On March 11, 2025, Gaga performed an acoustic voice-and-guitar version of "Perfect Celebrity" live on The Howard Stern Show. Stereogums Tom Breihan praised Gaga's vocal performance and said the song worked better in a stripped-down setting than he had expected. Later that year, Gaga included "Perfect Celebrity" in the setlist for her promotional concerts for Mayhem, including a headlining set at Coachella, as well as her seventh solo headlining tour, the Mayhem Ball (2025–2026). It was the first song of "Act II". A dance-battle scene set to "Poker Face" ended with the "Mistress of Mayhem" pushing "Light Gaga" to her death. For "Perfect Celebrity", "Light Gaga" returned in a corseted white dress, rising from a dirt-filled, grave-like sandbox surrounded by dancers in skull masks, and began the number with her arm draped around a skeleton prop. Reviewing Gaga's Coachella set for Rolling Stone, Tomás Mier interpreted the staging as a "poignant, yet clear acknowledgement that the only way stars reach perfection is once they've left us." Parris Goebel, choreographer of the concert series, revealed that she used cat litter to fill the sandbox where the performance took place.

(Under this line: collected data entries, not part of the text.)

[src/verilog/ddr4_ctrl_pkg.sv]
package ddr4_ctrl_pkg;

    // timing in controller clock cycles
    localparam int CAS_LATENCY        = 6;  // read command to data on dq
    localparam int ACTIVATION_LATENCY = 4;  // bank busy after an activate
    localparam int PRECHARGE_LATENCY  = 3;  // bank busy after a precharge

    // geometry of the single rank
    localparam int ROW_BITS       = 8;
    localparam int COL_BITS       = 4;
    localparam int BG_BITS        = 2;  // bank group select
    localparam int BA_BITS        = 2;  // bank within group
    localparam int BANKS          = 1 << (BG_BITS + BA_BITS);  // 16 banks
    localparam int PADDR_BITS     = BG_BITS + BA_BITS + ROW_BITS + COL_BITS;
    localparam int DATA_BITS      = 64;
    localparam int DRAM_ADDR_BITS = 17;

    // outstanding read tracking
    localparam int QUEUE_DEPTH = 8;
    localparam int CYCLE_BITS  = 16;  // free running counter and due stamps

    // command encodings on cmd_code
    localparam logic [2:0] CMD_RD  = 3'b000;
    localparam logic [2:0] CMD_WR  = 3'b001;
    localparam logic [2:0] CMD_ACT = 3'b010;
    localparam logic [2:0] CMD_PRE = 3'b011;
    localparam logic [2:0] CMD_NOP = 3'b111;  // also what cs_n high implies

    // address word as seen with an activate
    typedef struct packed {
        logic [DRAM_ADDR_BITS-ROW_BITS-1:0] pad;  // always zero
        logic [ROW_BITS-1:0]                row;
    } row_view_t;

    // address word as seen with rd, wr and pre
    typedef struct packed {
        logic                               pre_all;   // precharge every bank
        logic                               auto_pre;  // close row after access
        logic                               rd;        // read flag
        logic [DRAM_ADDR_BITS-4-COL_BITS:0] pad;       // always zero
        logic [COL_BITS-1:0]                col;
    } col_view_t;

    typedef union packed {
        row_view_t row_view;
        col_view_t col_view;
    } dram_addr_t;

endpackage

[src/verilog/ddr4_sdram_controller.sv]
`timescale 1ns/1ps

module ddr4_sdram_controller (
    input  logic                                 clk_in,
    input  logic                                 rst_N_in,
    // host request channel
    input  logic                                 req_valid,
    input  logic                                 req_write,
    input  logic [ddr4_ctrl_pkg::PADDR_BITS-1:0] req_addr,
    input  logic [ddr4_ctrl_pkg::DATA_BITS-1:0]  req_wdata,
    output logic                                 req_ready,
    // host response channel with no stall
    output logic                                 rsp_valid,
    output logic [ddr4_ctrl_pkg::DATA_BITS-1:0]  rsp_data,
    // dimm command and address
    output logic                                 cs_n,
    output logic                                 act_n,
    output logic [2:0]                           cmd_code,
    output ddr4_ctrl_pkg::dram_addr_t            dram_addr,
    output logic [ddr4_ctrl_pkg::BG_BITS-1:0]    bg,
    output logic [ddr4_ctrl_pkg::BA_BITS-1:0]    ba,
    // dimm data with the tristate in the pad ring
    output logic [ddr4_ctrl_pkg::DATA_BITS-1:0]  dq_out,
    output logic                                 dq_oe,
    input  logic [ddr4_ctrl_pkg::DATA_BITS-1:0]  dq_in
);

    localparam int IDX_BITS = ddr4_ctrl_pkg::BG_BITS + ddr4_ctrl_pkg::BA_BITS;

    localparam logic [ddr4_ctrl_pkg::CYCLE_BITS-1:0] CYC_ONE = ddr4_ctrl_pkg::CYCLE_BITS'(1);

    // read data is sampled one cycle after the dimm starts driving it
    localparam logic [ddr4_ctrl_pkg::CYCLE_BITS-1:0] RD_DELAY =
        ddr4_ctrl_pkg::CYCLE_BITS'(ddr4_ctrl_pkg::CAS_LATENCY + 1);

    // request address fields
    logic [ddr4_ctrl_pkg::BG_BITS-1:0]  req_bg;
    logic [ddr4_ctrl_pkg::BA_BITS-1:0]  req_ba;
    logic [ddr4_ctrl_pkg::ROW_BITS-1:0] req_row;
    logic [ddr4_ctrl_pkg::COL_BITS-1:0] req_col;
    logic [IDX_BITS-1:0]                bank_idx;  // flat bank number

    // bank tracker
    logic [ddr4_ctrl_pkg::BANKS-1:0]                              bank_act;
    logic [ddr4_ctrl_pkg::BANKS-1:0]                              bank_pre;
    logic [ddr4_ctrl_pkg::BANKS-1:0][ddr4_ctrl_pkg::ROW_BITS-1:0] open_row;
    logic [ddr4_ctrl_pkg::BANKS-1:0]                              bank_open;
    logic [ddr4_ctrl_pkg::BANKS-1:0]                              blocked;

    // read return tracking
    logic                                 rd_enqueue;
    logic [ddr4_ctrl_pkg::CYCLE_BITS-1:0] rd_due_stamp;
    logic [ddr4_ctrl_pkg::CYCLE_BITS-1:0] cycle_count;
    logic                                 rd_due;
    logic                                 q_full;
    logic                                 capture;

    // decision for this cycle
    logic                      row_hit;
    logic                      col_issue;  // column command goes out
    logic                      wr_issue;
    logic [2:0]                next_cmd;
    ddr4_ctrl_pkg::dram_addr_t next_addr;

    // bank group on top, then bank, row, column
    assign req_col  = req_addr[ddr4_ctrl_pkg::COL_BITS-1:0];
    assign req_row  = req_addr[ddr4_ctrl_pkg::COL_BITS +: ddr4_ctrl_pkg::ROW_BITS];
    assign req_ba   = req_addr[ddr4_ctrl_pkg::COL_BITS + ddr4_ctrl_pkg::ROW_BITS +:
                               ddr4_ctrl_pkg::BA_BITS];
    assign req_bg   = req_addr[ddr4_ctrl_pkg::PADDR_BITS-1 -: ddr4_ctrl_pkg::BG_BITS];
    assign bank_idx = {req_bg, req_ba};

    sdram_bank_state u_bank_state (
        .clk_in      (clk_in),
        .rst_N_in    (rst_N_in),
        .activate    (bank_act),
        .precharge   (bank_pre),
        .row_address (req_row),
        .open_row    (open_row),
        .bank_open   (bank_open),
        .blocked     (blocked)
    );

    read_return_queue u_rd_queue (
        .clk_in      (clk_in),
        .rst_N_in    (rst_N_in),
        .enqueue     (rd_enqueue),
        .due_stamp   (rd_due_stamp),
        .cycle_count (cycle_count),
        .due         (rd_due),
        .empty       (),
        .full        (q_full)
    );

    // free running cycle count for read due stamps
    always_ff @(posedge clk_in or posedge rst_N_in) begin
        if (rst_N_in) begin
            cycle_count <= '0;
        end else begin
            cycle_count <= cycle_count + CYC_ONE;  // wraps and due compare is equality only
        end
    end

    assign row_hit      = bank_open[bank_idx] && (open_row[bank_idx] == req_row);
    assign rd_due_stamp = cycle_count + RD_DELAY;

    // pick one command for the presented request
    always_comb begin
        next_cmd   = ddr4_ctrl_pkg::CMD_NOP;
        next_addr  = '0;
        bank_act   = '0;
        bank_pre   = '0;
        col_issue  = 1'b0;
        wr_issue   = 1'b0;
        rd_enqueue = 1'b0;
        if (req_valid && !blocked[bank_idx]) begin
            if (row_hit) begin
                // reads also need a free slot in the return queue
                if (req_write || !q_full) begin
                    col_issue                = 1'b1;
                    wr_issue                 = req_write;
                    rd_enqueue               = !req_write;
                    next_cmd                 = req_write ? ddr4_ctrl_pkg::CMD_WR :
                                                           ddr4_ctrl_pkg::CMD_RD;
                    next_addr.col_view.rd    = !req_write;
                    next_addr.col_view.col   = req_col;  // no auto precharge
                end
            end else if (bank_open[bank_idx]) begin
                // row conflict so close the current row
                next_cmd           = ddr4_ctrl_pkg::CMD_PRE;
                bank_pre[bank_idx] = 1'b1;  // flags stay clear for single bank
            end else begin
                // bank idle so open the wanted row
                next_cmd               = ddr4_ctrl_pkg::CMD_ACT;
                bank_act[bank_idx]     = 1'b1;
                next_addr.row_view.row = req_row;
            end
        end
    end

    assign req_ready = col_issue;  // accept only with the column command

    // head entry is due and its data is on dq_in now
    assign capture = rd_due;

    // control outputs land one cycle after the decision
    always_ff @(posedge clk_in or posedge rst_N_in) begin
        if (rst_N_in) begin
            cs_n      <= 1'b1;
            act_n     <= 1'b1;
            cmd_code  <= ddr4_ctrl_pkg::CMD_NOP;
            dq_oe     <= 1'b0;
            rsp_valid <= 1'b0;
        end else begin
            cs_n      <= (next_cmd == ddr4_ctrl_pkg::CMD_NOP);
            act_n     <= (next_cmd != ddr4_ctrl_pkg::CMD_ACT);  // low for activate only
            cmd_code  <= next_cmd;
            dq_oe     <= wr_issue;  // data rides with the write command
            rsp_valid <= capture;   // single cycle pulse per read
        end
    end

    // payload outputs
    always_ff @(posedge clk_in) begin
        dram_addr <= next_addr;
        bg        <= req_bg;
        ba        <= req_ba;
        if (wr_issue) begin
            dq_out <= req_wdata;
        end
        if (capture) begin
            rsp_data <= dq_in;
        end
    end

endmodule

[src/verilog/read_return_queue.sv]
`timescale 1ns/1ps

module read_return_queue (
    input  logic                                clk_in,
    input  logic                                rst_N_in,
    input  logic                                enqueue,
    input  logic [ddr4_ctrl_pkg::CYCLE_BITS-1:0] due_stamp,
    input  logic [ddr4_ctrl_pkg::CYCLE_BITS-1:0] cycle_count,
    output logic                                due,
    output logic                                empty,
    output logic                                full
);

    localparam int PTR_BITS = $clog2(ddr4_ctrl_pkg::QUEUE_DEPTH);
    localparam int OCC_BITS = $clog2(ddr4_ctrl_pkg::QUEUE_DEPTH + 1);

    localparam logic [PTR_BITS-1:0] PTR_ONE   = PTR_BITS'(1);
    localparam logic [OCC_BITS-1:0] OCC_ONE   = OCC_BITS'(1);
    localparam logic [OCC_BITS-1:0] OCC_LIMIT = OCC_BITS'(ddr4_ctrl_pkg::QUEUE_DEPTH);

    // stamp storage, no reset needed
    logic [ddr4_ctrl_pkg::CYCLE_BITS-1:0] stamps [ddr4_ctrl_pkg::QUEUE_DEPTH];

    logic [PTR_BITS-1:0] wr_ptr;
    logic [PTR_BITS-1:0] rd_ptr;
    logic [OCC_BITS-1:0] occupancy;
    logic                push;
    logic                pop;

    assign empty = (occupancy == '0);
    assign full  = (occupancy == OCC_LIMIT);

    // head data comes back on this edge
    assign due = !empty && (stamps[rd_ptr] == cycle_count);

    assign push = enqueue && !full;  // controller never pushes when full
    assign pop  = due;               // head retires as it is captured

    always_ff @(posedge clk_in) begin
        if (push) begin
            stamps[wr_ptr] <= due_stamp;
        end
    end

    // pointers wrap on their own since depth is a power of two
    always_ff @(posedge clk_in or posedge rst_N_in) begin
        if (rst_N_in) begin
            wr_ptr    <= '0;
            rd_ptr    <= '0;
            occupancy <= '0;
        end else begin
            if (push) begin
                wr_ptr <= wr_ptr + PTR_ONE;
            end
            if (pop) begin
                rd_ptr <= rd_ptr + PTR_ONE;
            end
            // simultaneous push and pop leaves the count alone
            case ({push, pop})
                2'b10:   occupancy <= occupancy + OCC_ONE;
                2'b01:   occupancy <= occupancy - OCC_ONE;
                default: occupancy <= occupancy;
            endcase
        end
    end

endmodule

[src/verilog/sdram_bank_state.sv]
`timescale 1ns/1ps

module sdram_bank_state (
    input  logic                                                          clk_in,
    input  logic                                                          rst_N_in,
    input  logic [ddr4_ctrl_pkg::BANKS-1:0]                               activate,
    input  logic [ddr4_ctrl_pkg::BANKS-1:0]                               precharge,
    input  logic [ddr4_ctrl_pkg::ROW_BITS-1:0]                            row_address,
    output logic [ddr4_ctrl_pkg::BANKS-1:0][ddr4_ctrl_pkg::ROW_BITS-1:0]  open_row,
    output logic [ddr4_ctrl_pkg::BANKS-1:0]                               bank_open,
    output logic [ddr4_ctrl_pkg::BANKS-1:0]                               blocked
);

    // counter must hold the longer of the two latencies
    localparam int MAX_LAT  = (ddr4_ctrl_pkg::ACTIVATION_LATENCY >
                               ddr4_ctrl_pkg::PRECHARGE_LATENCY) ?
                              ddr4_ctrl_pkg::ACTIVATION_LATENCY :
                              ddr4_ctrl_pkg::PRECHARGE_LATENCY;
    localparam int CNT_BITS = $clog2(MAX_LAT + 1);

    localparam logic [CNT_BITS-1:0] ACT_LOAD = CNT_BITS'(ddr4_ctrl_pkg::ACTIVATION_LATENCY);
    localparam logic [CNT_BITS-1:0] PRE_LOAD = CNT_BITS'(ddr4_ctrl_pkg::PRECHARGE_LATENCY);
    localparam logic [CNT_BITS-1:0] CNT_LAST = CNT_BITS'(1);

    logic [ddr4_ctrl_pkg::BANKS-1:0][CNT_BITS-1:0] busy_cnt;  // cycles left busy
    logic [ddr4_ctrl_pkg::BANKS-1:0]               opening;   // activate in flight

    // per bank busy counter and open flag
    always_ff @(posedge clk_in or posedge rst_N_in) begin
        if (rst_N_in) begin
            busy_cnt  <= '0;
            opening   <= '0;
            bank_open <= '0;  // everything closed
        end else begin
            for (int b = 0; b < ddr4_ctrl_pkg::BANKS; b++) begin
                if (activate[b]) begin
                    busy_cnt[b]  <= ACT_LOAD;
                    opening[b]   <= 1'b1;
                    bank_open[b] <= 1'b0;  // not usable until tRCD runs out
                end else if (precharge[b]) begin
                    busy_cnt[b]  <= PRE_LOAD;
                    opening[b]   <= 1'b0;
                    bank_open[b] <= 1'b0;  // row buffer gone right away
                end else if (busy_cnt[b] != '0) begin
                    busy_cnt[b] <= busy_cnt[b] - CNT_LAST;
                    // last busy cycle of an activate
                    if (busy_cnt[b] == CNT_LAST && opening[b]) begin
                        bank_open[b] <= 1'b1;
                        opening[b]   <= 1'b0;
                    end
                end
            end
        end
    end

    // row captured with the activate, only meaningful while open
    always_ff @(posedge clk_in) begin
        for (int b = 0; b < ddr4_ctrl_pkg::BANKS; b++) begin
            if (activate[b]) begin
                open_row[b] <= row_address;
            end
        end
    end

    always_comb begin
        for (int b = 0; b < ddr4_ctrl_pkg::BANKS; b++) begin
            blocked[b] = (busy_cnt[b] != '0);  // no command while counting
        end
    end

endmodule
[config.mk]
export PLATFORM = sky130hd
export DESIGN_NAME = ddr4_sdram_controller
export DESIGN_NICKNAME = d
export VERILOG_FILES = /design/src/verilog/ddr4_ctrl_pkg.sv /design/src/verilog/ddr4_sdram_controller.sv /design/src/verilog/read_return_queue.sv /design/src/verilog/sdram_bank_state.sv
export SDC_FILE = /design/constraint.sdc
export NUM_CORES = 1
export LEC_CHECK = 0
export ABC_AREA = 0
export CORE_MARGIN = 10
export CORE_UTILIZATION = 45
export CTS_BUF_LIST = sky130_fd_sc_hd__clkbuf_16
export DETAILED_ROUTE_END_ITERATION = 16
export DONT_BUFFER_PORTS = 1
export HOLD_SLACK_MARGIN = 0.03
export PLACE_DENSITY = 0.69
export RECOVER_POWER = 50
export SLEW_MARGIN = 0
export SYNTH_ARGS = -nofsm -noshare
export SYNTH_HDL_FRONTEND = slang
export SYNTH_SLANG_ARGS = --single-unit
[constraint.sdc]
create_clock -name clk_in -period 9.5 [get_ports clk_in]
set_input_delay 0.95 -clock clk_in [delete_from_list [all_inputs] [get_ports clk_in]]
set_output_delay 0.95 -clock clk_in [all_outputs]
set_load 0.03 [all_outputs]
==> impl_metrics.sql <==
INSERT INTO impl_metrics (metric_group, metric, value, unit) VALUES
('outcome', 'run_status', 'finished with violations', ''),
('outcome', 'failed_checks', 'capacitance limit, slew limit', ''),
('clock_network', 'postCtsSetupBuffers', '0', ''),
('cells_and_area', 'flow.area_growth_from_synthesis', '11.48', '%'),
('worst_setup_path', 'worstPathBufferInverterCount', '2', ''),
('power_and_ir_drop', 'ir_drop', '0.1531', 'mV'),
('worst_setup_path', 'critical-path-max-stage-delay', '2.75', 'ns'),
('clock_network', 'clock_sink_count', '510', ''),
('worst_setup_path', 'critical_path_arrival', '5.02', 'ns'),
('power_and_ir_drop', 'leakagePower', '8.228', 'nW'),
('worst_setup_path', 'worstReg2RegEnd', 'u_rd_queue.occupancy[3]', ''),
('yosys', 'asyncSetResetFlopFracSynth', '0.2216', ''),
('cells_and_area', 'final_common_cell', 'sky130_fd_sc_hd__edfxtp_1', ''),
('yosys', 'synth_flop_cell', 'sky130_fd_sc_hd__edfxtp_1', ''),
('detailed_routing', 'detail_route.drc_violations', '0', ''),
('timing', 'final_setup_fails', '0', ''),
('min_path', 'min-delay-start', 'req_addr[14]', ''),
('worst_setup_path', 'crit_path_top_delay_cell', 'sky130_fd_sc_hd__clkbuf_1', ''),
('worst_setup_path', 'timing.rr.start', 'u_rd_queue.rd_ptr[1]', ''),
('cells_and_area', 'ff_latch_area', '0.01463', 'mm^2'),
('placement', 'finalWeightedCongestion', '0.7925', ''),
('min_path', 'worstHoldPathType', 'in -> reg', ''),
('timing', 'maxSlewHeadroom', '-1.524', ''),
('yosys', 'synth_warnings', '0', ''),
('detailed_routing', 'wirelength', '46480', 'um'),
('yosys', 'synth.avg_cell_area', '16.87', 'um^2'),
('cells_and_area', 'drive_gt1_frac', '0.1701', ''),
('min_path', 'worst_hold_path.num_cells', '0', ''),
('worst_setup_path', 'critPathLaunchType', 'primary input', ''),
('timing', 'min_period_over_period', '0.5475', ''),
('cells_and_area', 'area_occupied_by_multi_input_gates', '0.005595', 'mm^2'),
('detailed_routing', 'total_number_of_vias', '10604', ''),
('die', 'chipHeight', '234.7', 'um'),
('placement', 'dpl.hpwl', '31780', 'um'),
('clock_network', 'ctsLongestPathBuffers', '3', ''),
('yosys', 'synth.cell_area', '0.02073', 'mm^2'),
('global_route', 'grt_use_total', '0.1632', ''),
('global_route', 'grt_first_pass_wirelength', '69720', 'um'),
('placement', 'placement.setup.worst_slack', '4.467', 'ns'),
('worst_setup_path', 'cp_cell_sequence', 'clkinvlp_2 > clkbuf_1', ''),
('worst_setup_path', 'timing.critical_path.max_delay_family', 'buffers and inverters', ''),
('global_route', 'grt_pass1_vias', '10873', ''),
('worst_setup_path', 'flop_to_flop_setup_slack', '4.53', 'ns'),
('detailed_routing', 'post_drt_via_cell_ratio', '5.581', ''),
('worst_setup_path', 'critical_path_class', 'in -> async', ''),
('worst_setup_path', 'critical_path.max_fanout', '70', ''),
('clock_network', 'ctsResizeCount', '0', ''),
('power_and_ir_drop', 'power.total', '5.473', 'mW'),
('detailed_routing', 'route.antenna.remaining_nets', '0', ''),
('global_route', 'number_of_antenna_violations_at_the_first_check_in_global_routing', '2', ''),
('timing', 'finalMaxSlewViolations', '116', ''),
('clock_network', 'number_of_buffers_added_by_the_clock_tree_synthesis_step', '51', ''),
('worst_setup_path', 'setup.worst_path.end_class', 'async pin', ''),
('clock_network', 'clk_transition_reported_paths', '0.06', 'ns'),
('clock_network', 'clk_root_buffer_cell', 'sky130_fd_sc_hd__clkbuf_16', ''),
('timing', 'grt_setup_unrepaired', 'false', ''),
('job', 'max_cap_viol_count', '2', ''),
('timing', 'max_slew.worst_pin.slew', '3.786', 'ns'),
('placement', 'number_of_i_o_port_buffers', '0', ''),
('power_and_ir_drop', 'power_density', '236.8', 'mW/mm^2'),
('yosys', 'synthDistinctLibCells', '58', ''),
('yosys', 'synth_seq_cells', '510', ''),
('detailed_routing', 'detail_route.first_pass.iterations', '5', ''),
('yosys', 'ys_seq_area_frac', '0.7054', ''),
('worst_setup_path', 'worst_ep_required_time', '9.32', 'ns'),
('cells_and_area', 'final_net_count', '1463', ''),
('timing', 'setup_total_negative_slack', '0', 'ns'),
('yosys', 'synth_enable_flop_cells', '384', ''),
('die', 'row_count', '78', ''),
('die', 'fp.coreArea', '0.04548', 'mm^2'),
('die', 'dieArea', '0.05506', 'mm^2');
[state kept, by name (all words and copies together) (netlist names), 3 cells and up]
signal                  count
cycle_count                16
cmd_code                    3
dram_addr                   9
u_bank_state.busy_cnt      48
u_bank_state.open_row     128
u_rd_queue.wr_ptr           3
u_bank_state.opening       16
u_rd_queue.occupancy        4
u_rd_queue.stamps         128
rsp_data                   64
u_bank_state.bank_open     16
u_rd_queue.rd_ptr           3
dq_out                     64
[synth_stat cells, types with 14 or more instances]
master,number,area share
sky130_fd_sc_hd__a31oi_1,18,0.0054
sky130_fd_sc_hd__inv_1,71,0.013
sky130_fd_sc_hd__xor2_1,37,0.016
sky130_fd_sc_hd__mux2i_1,35,0.017
sky130_fd_sc_hd__mux4_2,69,0.075
sky130_fd_sc_hd__dfrtp_1,108,0.13
sky130_fd_sc_hd__nand2_1,40,0.0072
sky130_fd_sc_hd__nand3_1,17,0.0041
sky130_fd_sc_hd__nor3_1,22,0.0053
sky130_fd_sc_hd__o22ai_1,25,0.0075
sky130_fd_sc_hd__nor2_1,51,0.0092
sky130_fd_sc_hd__xnor2_1,39,0.016
sky130_fd_sc_hd__buf_2,17,0.0041
sky130_fd_sc_hd__ha_1,55,0.033
sky130_fd_sc_hd__o22a_1,20,0.0084
sky130_fd_sc_hd__mux2_2,17,0.0092
sky130_fd_sc_hd__o21ai_0,19,0.0046
sky130_fd_sc_hd__edfxtp_1,384,0.56
sky130_fd_sc_hd__clkbuf_1,14,0.0025
sky130_fd_sc_hd__a21oi_1,16,0.0039
[cell families after synthesis]
group	share of synthesized area
simple gates	0.04429
compound gates	0.04900
xor+xnor	0.03210
other cells	0.0001809
fa+ha+maj	0.03416
flops	0.7054
mux	0.1054
buf+inv	0.02945
[stage by stage]
step | std cells | instance area, um^2
after detailed placement | 1806 | 21450
after floorplan | 1236 | 20760
after CTS | 1899 | 23120
after global routing | 1899 | 23110
final | 1900 | 23110
after global placement | 1806 | 21450
[where the power goes]
part           internal (mW)  total (mW)  switching (mW)
logic                  0.411       0.818           0.407
clock network           1.15        1.97           0.820
registers               2.57        2.68           0.114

On May 13, 2025, Gaga performed "Perfect Celebrity" during a five-song set at the YouTube Brandcast event, held at the David Geffen Hall in New York City. The song also appeared in Gaga's live album and concert film Apple Music Live: Mayhem Requiem, which was released on May 14, 2026. Recorded during an invite-only performance at the Wiltern Theatre in Los Angeles in January 2026, it was performed in a piano-led arrangement, foregrounding the song's grunge elements and adding a countermelody during the second pre-chorus.

In October 2025, American singer Demi Lovato performed a mashup of "Perfect Celebrity" and fellow Mayhem track "Disease" on BBC Radio 1's Live Lounge, joined by a backup band.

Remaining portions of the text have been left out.